Nonnatural protein-protein interaction-pair design by key residues grafting

Abstract

Protein-protein interface design is one of the most exciting fields in protein science; however, designing nonnatural protein-protein interaction pairs remains difficult. In this article we report a de novo design of a nonnatural protein-protein interaction pair by scanning the Protein Data Bank for suitable scaffold proteins that can be used for grafting key interaction residues and can form stable complexes with the target protein after additional mutations.

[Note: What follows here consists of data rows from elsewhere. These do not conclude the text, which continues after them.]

Background: an optimization exercise with open tools, aiming at small area and a short achievable clock period. Do not read the settings as production practice.
Only simulation tests tie the RTL to the original design; equivalence was not proved.

Setup of job 8501:
// div16_reg
module div16_reg (
    input wire clk,
    input wire [15:0] A,
    input wire [7:0] B,
    output reg [15:0] result,
    output reg [15:0] odd
);
reg [15:0] a_q;
reg [7:0] b_q;
wire [15:0] result_d;
wire [15:0] odd_d;
div_16bit u_div (
    .A(a_q),
    .B(b_q),
    .result(result_d),
    .odd(odd_d)
);
always @(posedge clk) begin
    a_q <= A;
    b_q <= B;
    result <= result_d;
    odd <= odd_d;
end
endmodule
Size: roughly 790 cells after synthesis, roughly 5100 sq um of cells after synthesis.
export LEC_CHECK = 0
export CAP_MARGIN = 20
export CORE_MARGIN = 2
export CORE_UTILIZATION = 50
export CTS_BUF_LIST = sky130_fd_sc_hd__clkbuf_8
export SLEW_MARGIN = 20
export SYNTH_HIERARCHICAL = 1
export SYNTH_MINIMUM_KEEP_SIZE = 0
create_clock -name core_clock -period 36.0 [get_ports {clk}]
standard.sh (not shown) runs the stock make flow with config.mk's settings and CLKGATE_MAP_FILE= SYNTH_SCRIPT=/design/flow/synth_recipe.tcl, a recipe that flattens the netlist after the stock synthesis.
==> flow/flow/run.sh <==
#!/bin/bash
set -euo pipefail
bash standard.sh \
  BUFFER_PORTS_ARGS="-buffer_cell sky130_fd_sc_hd__buf_1" \
  SETUP_SLACK_MARGIN=16 \
  ABC_LOAD_IN_FF=1 \
  finish > standard.log 2>&1
### job 8501 -> job 8780
- a change of CORE_UTILIZATION from 50 to 30
### Flow results
The final layout from job 8780, which completed every stage, passed the timing, design-rule and antenna checks at the end of the flow.
Changes observed in job 8780 relative to job 8501: post-route core utilization moved down, number of cells upsized or downsized after cts now sits lower, die span in x increased about 28%.
For placement row count, dividing the value from job 8501 by the value from job 8780 gives 0.77.
As of job 8780, final instance area had risen slightly compared to job 8501.
Looking at die span in y, job 8780 sits 28% above job 8501.
Looking at ratio of cells with drive above 1 in the final layout, job 8780 sits 1.4 points below job 8501.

Using our design algorithm, an unrelated protein, rat PLCdelta(1)-PH (pleckstrin homology domain of phospholipase C-delta1), was successfully designed to bind the human erythropoietin receptor (EPOR) after grafting the key interaction residues of human erythropoietin binding to EPOR. The designed mutants of rat PLCdelta(1)-PH were expressed and purified to test their binding affinities with EPOR. A designed triple mutation of PLCdelta(1)-PH (ERPH1) was found to bind EPOR with high affinity (K(D) of 24 nM and an IC(50) of 5.7 microM) both in vitro and in a cell-based assay, respectively, although the WT PLCdelta(1)-PH did not show any detectable binding under the assay conditions. The in vitro binding affinities of the PLCdelta(1)-PH mutants correlate qualitatively to the computational binding affinities, validating the design and the protein-protein interaction model. The successful practice of finding a proper protein scaffold and making it bind with EPOR demonstrates a prospective application in protein engineering targeting protein-protein interfaces.

Fig. 1.

Comparison of the designed ERPH1–EPOR complex model with the EPO–EPOR complex structure. (A) The structure of EPO–EPOR complex structure (PDB ID code 1EER). Red, EPO; green and cyan, EPOR dimer. (B) The designed ERPH1–EPOR complex model. Red, EPO; green and cyan, EPOR dimer. Images were created by using PyMOL (48).

Fig. 2.

Key interactions at the designed ERPH1–EPOR interface compared with those at the EPO–EPOR interface. (A) Hydrogen-bond interactions at the ERPH1–EPOR interface. (B) Hydrogen-bond interactions at the EPO–EPOR interface. (C) The hydrophobic cluster at the designed ERPH1–EPOR interface. (D) The hydrophobic cluster at the EPO–EPOR interface. ERPH1 is shown in gray ribbons, and EPOR is shown in pale green ribbons. The residues at the interfaces are shown in colored sticks.

Fig. 3.

K_D determination of ERPH1 binding to hEPOsR from in vitro SPR study. (A) Sensograms of the binding of increasing concentrations of ERPH1 to hEPOsR. The concentrations of ERPH1 used were 0, 3, 9, 27, 81, 150, and 400 nM from the bottom up. (B) K_D determination of the binding of ERPH1 to hEPOsR. Data points represent the equilibrium average response shown in A. The solid line represents the theoretical curve that was globally calculated from the steady-state fit model provided by BIAevaluation 4.1 software (Biacore).

Fig. 4.

Effects of ERPH1 on the EPO–EPOR signal pathway. (A) Dose-dependent inhibitory effects of ERPH1 on EPO–EPOR signal pathway. Different amounts of ERPH1 cDNA with a secretory signal peptide sequence were transfected into 293T cells. A total of 1.5 units (1.5 nM) of hEPO (Roche) was added as the competitor. Data were normalized by transfection with a blank pcDNA3.1_SP/myc-His A vector and are expressed as the mean ± SD (n = 3). (B) The expression levels of ERPH1 protein detected by Western blotting.

Fig. 5.

Dose-dependent inhibitory effects of purified recombinant ERPH1 on EPO activity. (A) The relative luciferase activity when different concentrations of ERPH1 were added. (B) IC₅₀ plot of ERPH1. The IC₅₀ was determined to be 5.7 ± 1.2 μM (R² = 0.9695).